Sesto: è in questo contesto storico e politico che si è sviluppata la
politica degli insediamenti (nei territori occupati) ed è nata l’ipotesi
del «grande Israele». Personalmente, considero sbagliata la politica degli
insediamenti, perché alimenta il revanscismo palestinese, rende più
problematica la restituzione dei territori e più difficile una soluzione di
pace; ritengo, inoltre, illusoria e utopistica l’ipotesi del «grande
Israele». Illusoria, perché contraria alla risoluzione 181 dell’Onu sulla
spartizione e perché introduce pericolosamente un fattore di ordine religioso
nelle già difficili relazioni con i palestinesi. Utopistica, perché postula
la possibilità di una pacifica convivenza con la popolazione palestinese
(maggioritaria) che si era rivelata già difficile negli anni precedenti la
nascita di Israele. Per le stesse, ma simmetriche, ragioni, è illusoria e
utopistica la richiesta di Arafat di un rientro in Israele dei profughi
palestinesi che ne avevano abbandonato il territorio all’atto della sua
nascita. Illusoria e utopistica perché postula lo snaturamento della logica
politica della spartizione e lo snaturamento della logica demografica di
Israele (che rischierebbe di non essere più uno Stato a maggioranza ebraica).
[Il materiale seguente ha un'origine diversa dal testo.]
Source: an optimization exercise on an open RTL-to-GDS flow (aim: small area, a short achievable clock period and few clock cycles). Production flows keep margins and buffers that such runs may drop.
At most, simulation tests tie the RTL to the original design; equivalence was not proved.

==> run D <==
// msfrx
module msfrx (
    input  wire        clk,
    input  wire        rst,           
    input  wire [1:0]  cmd,           
    input  wire        cancel,
    input  wire        rx_valid,
    input  wire [7:0]  rx_data,
    input  wire        rx_fault,
    output wire        rx_ready,
    output wire        busy,
    output wire        done,
    output wire        ok,
    output wire        err,
    output wire [3:0]  outcome,
    output reg  [8:0]  frame_len,
    input  wire [7:0]  rd_addr,
    output wire [7:0]  rd_data,
    output wire        trk1_present,
    output wire [8:0]  trk1_lo,
    output wire [8:0]  trk1_hi,
    output wire [8:0]  trk1_nf,
    output wire        trk2_present,
    output wire [8:0]  trk2_lo,
    output wire [8:0]  trk2_hi,
    output wire [8:0]  trk2_nf,
    output wire        trk3_present,
    output wire [8:0]  trk3_lo,
    output wire [8:0]  trk3_hi,
    output wire [8:0]  trk3_nf
);
Settings: LEC_CHECK=0, CAP_MARGIN=20, CORE_MARGIN=2, CORE_UTILIZATION=65, CTS_BUF_LIST=sky130_fd_sc_hd__clkbuf_16, CTS_CLUSTER_DIAMETER=80, CTS_CLUSTER_SIZE=28, PLACE_DENSITY=0.7, SETUP_SLACK_MARGIN=2.5, SLEW_MARGIN=20, SYNTH_HIERARCHICAL=1, SYNTH_MINIMUM_KEEP_SIZE=0; clock period 7.0 ns.
run.sh (not shown) runs the stock make flow with config.mk's settings and CLKGATE_MAP_FILE= SYNTH_SCRIPT=/design/flow/synth_recipe.tcl, a recipe that flattens the netlist after the stock synthesis.
==> inputs of run F, as changes to run D <==
--- a/flow/design.v
+++ b/flow/design.v
@@ -59,20 +59,11 @@
     assign busy     = (state != S_IDLE);
     assign outcome  = {1'b0, oc};
     assign done     = (state == S_IDLE) && (oc != OC_NONE);
     assign ok       = (oc == OC_FRAME);
     assign err      = (oc == OC_DECODE) || (oc == OC_TRANSPORT) || (oc == OC_OVERFLOW);
-    wire [255:0] rd_sel;
-    msfrx_rd_dec u_rd_dec (.addr(rd_addr), .sel(rd_sel));
-    reg  [7:0]  rd_or;
-    integer k;
-    always @(*) begin
-        rd_or = 8'd0;
-        for (k = 0; k < 256; k = k + 1)
-            rd_or = rd_or | (buf_mem[k] & {8{rd_sel[k]}});
-    end
-    assign rd_data = rd_or;
+    assign rd_data  = buf_mem[rd_addr];
     wire [8:0] end1 = {1'b0, hi1} + 9'd2;
     wire [8:0] end2 = {1'b0, hi2} + 9'd2;
     wire [8:0] lo2  = pres[0] ? end1 : 9'd1;
     wire [8:0] lo3  = pres[1] ? end2 : lo2;
     assign trk1_present = pres[0];
@@ -194,18 +185,5 @@
                 end
             endcase
         end
     end
 endmodule
-module msfrx_rd_dec (
-    input  wire [7:0]   addr,
-    output wire [255:0] sel
-);
-    wire [15:0] lo = 16'd1 << addr[3:0];
-    wire [15:0] hi = 16'd1 << addr[7:4];
-    genvar i;
-    generate
-        for (i = 0; i < 256; i = i + 1) begin : g_sel
-            assign sel[i] = hi[i / 16] & lo[i % 16];
-        end
-    endgenerate
-endmodule
- SETUP_SLACK_MARGIN: 2.5 -> 4.0
- SYNTH_HIERARCHICAL: 1 -> unset
- SYNTH_MINIMUM_KEEP_SIZE: 0 -> unset
==> inputs of run R, as changes to run D <==
--- a/flow/design.v
+++ b/flow/design.v
@@ -59,20 +59,11 @@
     assign busy     = (state != S_IDLE);
     assign outcome  = {1'b0, oc};
     assign done     = (state == S_IDLE) && (oc != OC_NONE);
     assign ok       = (oc == OC_FRAME);
     assign err      = (oc == OC_DECODE) || (oc == OC_TRANSPORT) || (oc == OC_OVERFLOW);
-    wire [255:0] rd_sel;
-    msfrx_rd_dec u_rd_dec (.addr(rd_addr), .sel(rd_sel));
-    reg  [7:0]  rd_or;
-    integer k;
-    always @(*) begin
-        rd_or = 8'd0;
-        for (k = 0; k < 256; k = k + 1)
-            rd_or = rd_or | (buf_mem[k] & {8{rd_sel[k]}});
-    end
-    assign rd_data = rd_or;
+    assign rd_data  = buf_mem[rd_addr];
     wire [8:0] end1 = {1'b0, hi1} + 9'd2;
     wire [8:0] end2 = {1'b0, hi2} + 9'd2;
     wire [8:0] lo2  = pres[0] ? end1 : 9'd1;
     wire [8:0] lo3  = pres[1] ? end2 : lo2;
     assign trk1_present = pres[0];
@@ -194,18 +185,5 @@
                 end
             endcase
         end
     end
 endmodule
-module msfrx_rd_dec (
-    input  wire [7:0]   addr,
-    output wire [255:0] sel
-);
-    wire [15:0] lo = 16'd1 << addr[3:0];
-    wire [15:0] hi = 16'd1 << addr[7:4];
-    genvar i;
-    generate
-        for (i = 0; i < 256; i = i + 1) begin : g_sel
-            assign sel[i] = hi[i / 16] & lo[i % 16];
-        end
-    endgenerate
-endmodule
- PLACE_DENSITY: 0.7 -> 0.8
- SETUP_SLACK_MARGIN: 2.5 -> 4.0
- SYNTH_HIERARCHICAL: 1 -> unset
- SYNTH_MINIMUM_KEEP_SIZE: 0 -> unset
==> inputs of run H, as changes to run D <==
--- a/flow/design.v
+++ b/flow/design.v
@@ -59,20 +59,11 @@
     assign busy     = (state != S_IDLE);
     assign outcome  = {1'b0, oc};
     assign done     = (state == S_IDLE) && (oc != OC_NONE);
     assign ok       = (oc == OC_FRAME);
     assign err      = (oc == OC_DECODE) || (oc == OC_TRANSPORT) || (oc == OC_OVERFLOW);
-    wire [255:0] rd_sel;
-    msfrx_rd_dec u_rd_dec (.addr(rd_addr), .sel(rd_sel));
-    reg  [7:0]  rd_or;
-    integer k;
-    always @(*) begin
-        rd_or = 8'd0;
-        for (k = 0; k < 256; k = k + 1)
-            rd_or = rd_or | (buf_mem[k] & {8{rd_sel[k]}});
-    end
-    assign rd_data = rd_or;
+    assign rd_data  = buf_mem[rd_addr];
     wire [8:0] end1 = {1'b0, hi1} + 9'd2;
     wire [8:0] end2 = {1'b0, hi2} + 9'd2;
     wire [8:0] lo2  = pres[0] ? end1 : 9'd1;
     wire [8:0] lo3  = pres[1] ? end2 : lo2;
     assign trk1_present = pres[0];
@@ -194,18 +185,5 @@
                 end
             endcase
         end
     end
 endmodule
-module msfrx_rd_dec (
-    input  wire [7:0]   addr,
-    output wire [255:0] sel
-);
-    wire [15:0] lo = 16'd1 << addr[3:0];
-    wire [15:0] hi = 16'd1 << addr[7:4];
-    genvar i;
-    generate
-        for (i = 0; i < 256; i = i + 1) begin : g_sel
-            assign sel[i] = hi[i / 16] & lo[i % 16];
-        end
-    endgenerate
-endmodule
- CORE_UTILIZATION: 65 -> 72
- PLACE_DENSITY: 0.7 -> 0.76
- SYNTH_HIERARCHICAL: 1 -> unset
- SYNTH_MINIMUM_KEEP_SIZE: 0 -> unset
==> summary.md <==
The effective utilization at floorplan is 72.8%, and the post-synthesis share of cell area spent on xor and xnor gates is 0.189%. The run finished with no timing, DRC or antenna violations. Summing every instance area after synthesis gives 0.0835 mm². Sorting the synthesized cells by area gives the leading types as edfxtp_1, mux4_2, mux2i_1. The logs give 37.0% for the combined global-route utilization of all metal layers and 0 for the total grt overflow. Sorting the synthesized cells by how often they occur yields edfxtp_1, mux4_2, nor2_1, mux2i_1, clkbuf_1. The final HPWL from detailed placement was 129 mm. The share of synthesized area spent on multiplexers was 14.1%; the synthesized area per cell was 19.1 µm².

The number of global-route vias before repair was 43,600.
the above is filed under run H

==> summary.md <==
Summed over all nets, the half-perimeter wirelength after detailed placement is 129 mm. The synthesized area per cell works out to 19.1 µm². The run finished with no timing, DRC or antenna violations. The worst path buffer plus inverter count is 3, and the netlist area before placement is 0.0835 mm². The number of global-route vias before repair is 46,500. By area the synthesized netlist is led by edfxtp_1, mux4_2, mux2i_1. For this run the aggregate overflow at the end of global routing stands at 0.

Of the total synthesized cell area, the portion taken by XOR and XNOR cells is 0.189%. Global routing's busiest layer: met2. Share of synthesized area spent on multiplexers: 14.1%. The commonest cells after synthesis are edfxtp_1, mux4_2, nor2_1, mux2i_1, clkbuf_1.
the above is filed under run R

==> summary.md <==
The flow ran to the end and the layout has no timing, DRC or antenna violations. The global placement routability congestion was 0.918. The wire-length estimate of the detail-placed layout is 131 mm. Summing the areas of all xor and xnor instances in the mapped netlist gives 0.189% of the synthesized area.

The most used flip-flop cell after synthesis is edfxtp_1. For this configuration, the core starts out at a cell density of 65.4%. The tools report the total grt overflow as 0. Counting instances in the post-synthesis netlist gives the leading cell types as edfxtp_1, mux4_2, nor2_1, mux2i_1, clkbuf_1. The synthesized netlist occupies a cell area of 0.0835 mm². Global routing used 34.3% of the available tracks across all layers. Share of synthesized area spent on multiplexers: 14.1%. In the post-synthesis netlist, the biggest area contributors are edfxtp_1, mux4_2, mux2i_1. The synthesized area per cell is 19.1 µm².

The number of global-route vias before repair was 43,700; the number of port buffers was 117.
the above is filed under run F

==> summary.md <==
The run gives 0.0798 mm² as the netlist area before placement. The tools report the halt point of the flow as global routing (5_1_grt). The effective utilization at floorplan was 65.5%. Measured against the total synthesized area, the mux share comes to 0.238%. A synthesized cell averages 16.6 µm². Once detailed placement completed, the half-perimeter wirelength came to 330 mm. The first error in the log reads "[ERROR GRT-0116] Global routing finished with congestion. Check the congestion regions in the DRC Viewer". Global routing used 79.7% of the available tracks. Ranked by total cell area, the synthesized netlist is headed by edfxtp_1, a22o_1, a221oi_1. The total overflow left after global routing is 17. Sorting the synthesized cells by how often they occur yields edfxtp_1, nor2_1, a22o_1, a221oi_1, clkbuf_1.

The run stopped with a tool error.
the above is filed under run D

Testbench counts of run F, summed over its fixed seeds: cycles 16,388.
Testbench counts of run R, summed over its fixed seeds: cycles 16,388.
Testbench counts of run H, summed over its fixed seeds: cycles 16,388.
The RTL of run D was laid out without a check of its function.

---

==> inputs of juniper <==
==> flow/design.v <==
module msfrx (
    input  wire        clk,
    input  wire        rst,           
    input  wire [1:0]  cmd,           
    input  wire        cancel,
    input  wire        rx_valid,
    input  wire [7:0]  rx_data,
    input  wire        rx_fault,
    output wire        rx_ready,
    output wire        busy,
    output wire        done,
    output wire        ok,
    output wire        err,
    output wire [3:0]  outcome,
    output reg  [8:0]  frame_len,
    input  wire [7:0]  rd_addr,
    output wire [7:0]  rd_data,
    output wire        trk1_present,
    output wire [8:0]  trk1_lo,
    output wire [8:0]  trk1_hi,
    output wire [8:0]  trk1_nf,
    output wire        trk2_present,
    output wire [8:0]  trk2_lo,
    output wire [8:0]  trk2_hi,
    output wire [8:0]  trk2_nf,
    output wire        trk3_present,
    output wire [8:0]  trk3_lo,
    output wire [8:0]  trk3_hi,
    output wire [8:0]  trk3_nf
);
    localparam [7:0] STX  = 8'h02;
    localparam [7:0] ETX  = 8'h03;
    localparam [7:0] CR   = 8'h15;
    localparam [7:0] TEND = 8'h3F;    
    localparam [2:0] OC_NONE       = 3'd0;
    localparam [2:0] OC_FRAME      = 3'd1;
    localparam [2:0] OC_DECODE     = 3'd2;
    localparam [2:0] OC_TRANSPORT  = 3'd3;
    localparam [2:0] OC_STOPPED    = 3'd4;
    localparam [2:0] OC_OVERFLOW   = 3'd5;
    localparam [1:0] S_IDLE = 2'd0;
    localparam [1:0] S_HUNT = 2'd1;
    localparam [1:0] S_DATA = 2'd2;
    localparam [1:0] D_EXPECT = 2'd0;
    localparam [1:0] D_BODY   = 2'd1;
    localparam [1:0] D_STOP   = 2'd2;
    localparam [1:0] D_FAULT  = 2'd3;
    reg [1:0] state;
    reg [2:0] oc;
    reg [1:0] dmode;
    reg [1:0] tn;          
    reg       nonascii;    
    reg [2:0] pres;
    reg [7:0] hi1, hi2, hi3;
    reg [7:0] nf1, nf2, nf3;
    reg [7:0] buf_mem [0:255];
    wire receiving = (state == S_HUNT) || (state == S_DATA);
    assign rx_ready = receiving && !cancel && !rst;
    assign busy     = (state != S_IDLE);
    assign outcome  = {1'b0, oc};
    assign done     = (state == S_IDLE) && (oc != OC_NONE);
    assign ok       = (oc == OC_FRAME);
    assign err      = (oc == OC_DECODE) || (oc == OC_TRANSPORT) || (oc == OC_OVERFLOW);
    wire [15:0] ra_lo = 16'd1 << rd_addr[3:0];
    wire [15:0] ra_hi = 16'd1 << rd_addr[7:4];
    reg  [7:0]  rd_or;
    integer k;
    always @(*) begin
        rd_or = 8'd0;
        for (k = 0; k < 256; k = k + 1)
            rd_or = rd_or | (buf_mem[k] & {8{ra_hi[k/16] & ra_lo[k%16]}});
    end
    assign rd_data = rd_or;
    wire [8:0] end1 = {1'b0, hi1} + 9'd2;
    wire [8:0] end2 = {1'b0, hi2} + 9'd2;
    wire [8:0] lo2  = pres[0] ? end1 : 9'd1;
    wire [8:0] lo3  = pres[1] ? end2 : lo2;
    assign trk1_present = pres[0];
    assign trk1_lo      = {8'd0, pres[0]};
    assign trk1_hi      = {1'b0, hi1};
    assign trk1_nf      = {1'b0, nf1};
    assign trk2_present = pres[1];
    assign trk2_lo      = pres[1] ? lo2 : 9'd0;
    assign trk2_hi      = {1'b0, hi2};
    assign trk2_nf      = {1'b0, nf2};
    assign trk3_present = pres[2];
    assign trk3_lo      = pres[2] ? lo3 : 9'd0;
    assign trk3_hi      = {1'b0, hi3};
    assign trk3_nf      = {1'b0, nf3};
    always @(posedge clk) begin
        if (!frame_len[8])
            buf_mem[frame_len[7:0]] <= rx_data;
    end
    wire b_etx  = (rx_data == ETX);
    wire b_cr   = (rx_data == CR);
    wire b_end  = (rx_data == TEND);
    wire b_s1   = (rx_data == 8'h25);    
    wire b_s2   = (rx_data == 8'h3B);    
    wire b_s3   = (rx_data == 8'h2B);    
    wire b_sep  = (tn == 2'd1) ? (rx_data == 8'h5E) :
                  (tn == 2'd2) ? (rx_data == 8'h3D) : (rx_data == 8'h24);
    always @(posedge clk) begin
        if (rst) begin
            state     <= S_IDLE;
            oc        <= OC_NONE;
            frame_len <= 9'd0;
            pres      <= 3'd0;
            hi1 <= 8'd0; hi2 <= 8'd0; hi3 <= 8'd0;
            nf1 <= 8'd0; nf2 <= 8'd0; nf3 <= 8'd0;
        end else begin
            case (state)
                S_IDLE: begin
                    if (!cancel && cmd == 2'd1) begin
                        oc        <= OC_NONE;
                        frame_len <= 9'd0;
                        pres      <= 3'd0;
                        hi1 <= 8'd0; hi2 <= 8'd0; hi3 <= 8'd0;
                        nf1 <= 8'd0; nf2 <= 8'd0; nf3 <= 8'd0;
                        dmode     <= D_EXPECT;
                        tn        <= 2'd1;
                        nonascii  <= 1'b0;
                        state     <= S_HUNT;
                    end
                end
                default: begin    
                    if (cancel || rx_fault || (rx_valid && state == S_DATA &&
                            !b_etx && !b_cr && frame_len[8])) begin
                        oc        <= cancel ? OC_STOPPED :
                                     rx_fault ? OC_TRANSPORT : OC_OVERFLOW;
                        frame_len <= 9'd0;
                        pres      <= 3'd0;
                        hi1 <= 8'd0; hi2 <= 8'd0; hi3 <= 8'd0;
                        nf1 <= 8'd0; nf2 <= 8'd0; nf3 <= 8'd0;
                        state     <= S_IDLE;
                    end else if (rx_valid) begin
                        if (state == S_HUNT) begin
                            if (rx_data == STX)
                                state <= S_DATA;
                        end else if (b_etx) begin
                            state <= S_IDLE;
                            if (dmode == D_FAULT) begin
                                oc   <= OC_DECODE;
                                pres <= 3'd0;
                                hi1 <= 8'd0; hi2 <= 8'd0; hi3 <= 8'd0;
                                nf1 <= 8'd0; nf2 <= 8'd0; nf3 <= 8'd0;
                            end else begin
                                oc <= OC_FRAME;
                                if (dmode == D_BODY) begin
                                    if (tn == 2'd1) nf1 <= 8'd0;
                                    if (tn == 2'd2) nf2 <= 8'd0;
                                    if (tn == 2'd3) nf3 <= 8'd0;
                                end
                            end
                        end else if (!b_cr) begin
                            frame_len <= frame_len + 9'd1;
                            case (dmode)
                                D_EXPECT: begin
                                    if (tn == 2'd1 && b_s1) begin
                                        dmode <= D_BODY; tn <= 2'd1; nf1 <= 8'd1;
                                    end else if (tn != 2'd3 && b_s2) begin
                                        dmode <= D_BODY; tn <= 2'd2; nf2 <= 8'd1;
                                    end else if (b_s3) begin
                                        dmode <= D_BODY; tn <= 2'd3; nf3 <= 8'd1;
                                    end else begin
                                        dmode <= D_STOP;
                                    end
                                    nonascii <= 1'b0;
                                end
                                D_BODY: begin
                                    if (b_end) begin
                                        if (nonascii) begin
                                            dmode <= D_FAULT;
                                        end else begin
                                            if (tn == 2'd1) begin pres[0] <= 1'b1; hi1 <= frame_len[7:0]; end
                                            if (tn == 2'd2) begin pres[1] <= 1'b1; hi2 <= frame_len[7:0]; end
                                            if (tn == 2'd3) begin pres[2] <= 1'b1; hi3 <= frame_len[7:0]; end
                                            if (tn == 2'd3) dmode <= D_STOP;
                                            else            dmode <= D_EXPECT;
                                            tn <= tn + 2'd1;
                                        end
                                    end else begin
                                        if (rx_data[7]) nonascii <= 1'b1;
                                        if (b_sep) begin
                                            if (tn == 2'd1) nf1 <= nf1 + 8'd1;
                                            if (tn == 2'd2) nf2 <= nf2 + 8'd1;
                                            if (tn == 2'd3) nf3 <= nf3 + 8'd1;
                                        end
                                    end
                                end
                                default: ;
                            endcase
                        end
                    end
                end
            endcase
        end
    end
endmodule
==> flow/run.sh <==
#!/bin/bash
# synth_recipe.tcl (not shown) runs the flow's synth.tcl, then flattens the netlist and writes it again
# the make line also repeats each setting of config.mk as NAME=value (left out here)
make -C /OpenROAD-flow-scripts/flow DESIGN_CONFIG=/design/flow/config.mk WORK_HOME=/design/flow/orfs CLKGATE_MAP_FILE= SYNTH_SCRIPT=/design/flow/synth_recipe.tcl finish
==> flow/config.mk <==
export PLATFORM = sky130hd
export DESIGN_NAME = msfrx
export DESIGN_NICKNAME = msfrx
export VERILOG_FILES = /design/flow/design.v
export SDC_FILE = /design/flow/constraint.sdc
export NUM_CORES = 4
export LEC_CHECK = 0
export CAP_MARGIN = 20
export CORE_MARGIN = 2
export CORE_UTILIZATION = 65
export CTS_BUF_LIST = sky130_fd_sc_hd__clkbuf_4 sky130_fd_sc_hd__clkbuf_8
export PLACE_DENSITY = 0.7
export SETUP_SLACK_MARGIN = 2.5
export SLEW_MARGIN = 20
==> flow/constraint.sdc <==
create_clock -name core_clock -period 7.0 [get_ports {clk}]
set_input_delay 1.4000 -clock core_clock [delete_from_list [all_inputs] [get_ports {clk}]]
set_output_delay 1.4000 -clock core_clock [all_outputs]
set_load 0.01 [all_outputs]
==> amber (differences from juniper) <==
--- a/flow/design.v
+++ b/flow/design.v
@@ -61,16 +61,7 @@
     assign done     = (state == S_IDLE) && (oc != OC_NONE);
     assign ok       = (oc == OC_FRAME);
     assign err      = (oc == OC_DECODE) || (oc == OC_TRANSPORT) || (oc == OC_OVERFLOW);
-    wire [15:0] ra_lo = 16'd1 << rd_addr[3:0];
-    wire [15:0] ra_hi = 16'd1 << rd_addr[7:4];
-    reg  [7:0]  rd_or;
-    integer k;
-    always @(*) begin
-        rd_or = 8'd0;
-        for (k = 0; k < 256; k = k + 1)
-            rd_or = rd_or | (buf_mem[k] & {8{ra_hi[k/16] & ra_lo[k%16]}});
-    end
-    assign rd_data = rd_or;
+    assign rd_data  = buf_mem[rd_addr];
     wire [8:0] end1 = {1'b0, hi1} + 9'd2;
     wire [8:0] end2 = {1'b0, hi2} + 9'd2;
     wire [8:0] lo2  = pres[0] ? end1 : 9'd1;
==> results.toml <==
[logic_synthesis]
synthTopCellsByArea = "edfxtp_1 74%, mux4_2 11%, mux2i_1 2.8%"
synth_compound_area_share_pct = 4.14
synthAdderAreaFrac_pct = 0.255
synth_top_family_by_area = "multiplexers"
synthMuxAreaShare_pct = 14.1

[place]
gp_congestion = 0.890

[floorplanning]
die_h_um = 362

[global_route]
grt_pass1_wl_um = 310000
grt_max_degree = 197

[run_status]
outcome = "finished clean"
the above is filed under amber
Gli inconfutabili fatti qui esposti, e le considerazioni che ne derivano, sono
altrettante tessere di quel complesso mosaico che è il conflitto
israelo-palestinese. Essi potrebbero essere integrati, se non addirittura
smentiti, da altri fatti e da altre considerazioni ugualmente inconfutabili,
perché il mosaico mediorientale è costituito da un numero infinito di
tessere, non di rado in contraddizione fra loro. Senza che l’intero mosaico
ne risulti sostanzialmente modificato. E il mosaico dice che Israele è
percepito dal mondo circostante come un corpo estraneo, per ragioni politiche
(è il solo Paese democratico dell’area), strategiche (è l’avanguardia
dell’Occidente), religiose (l’antisemitismo islamico). Il «rifiuto»
della convivenza non è israeliano, ma arabo e palestinese. Questa è la sola
verità, fra tante possibili verità parziali.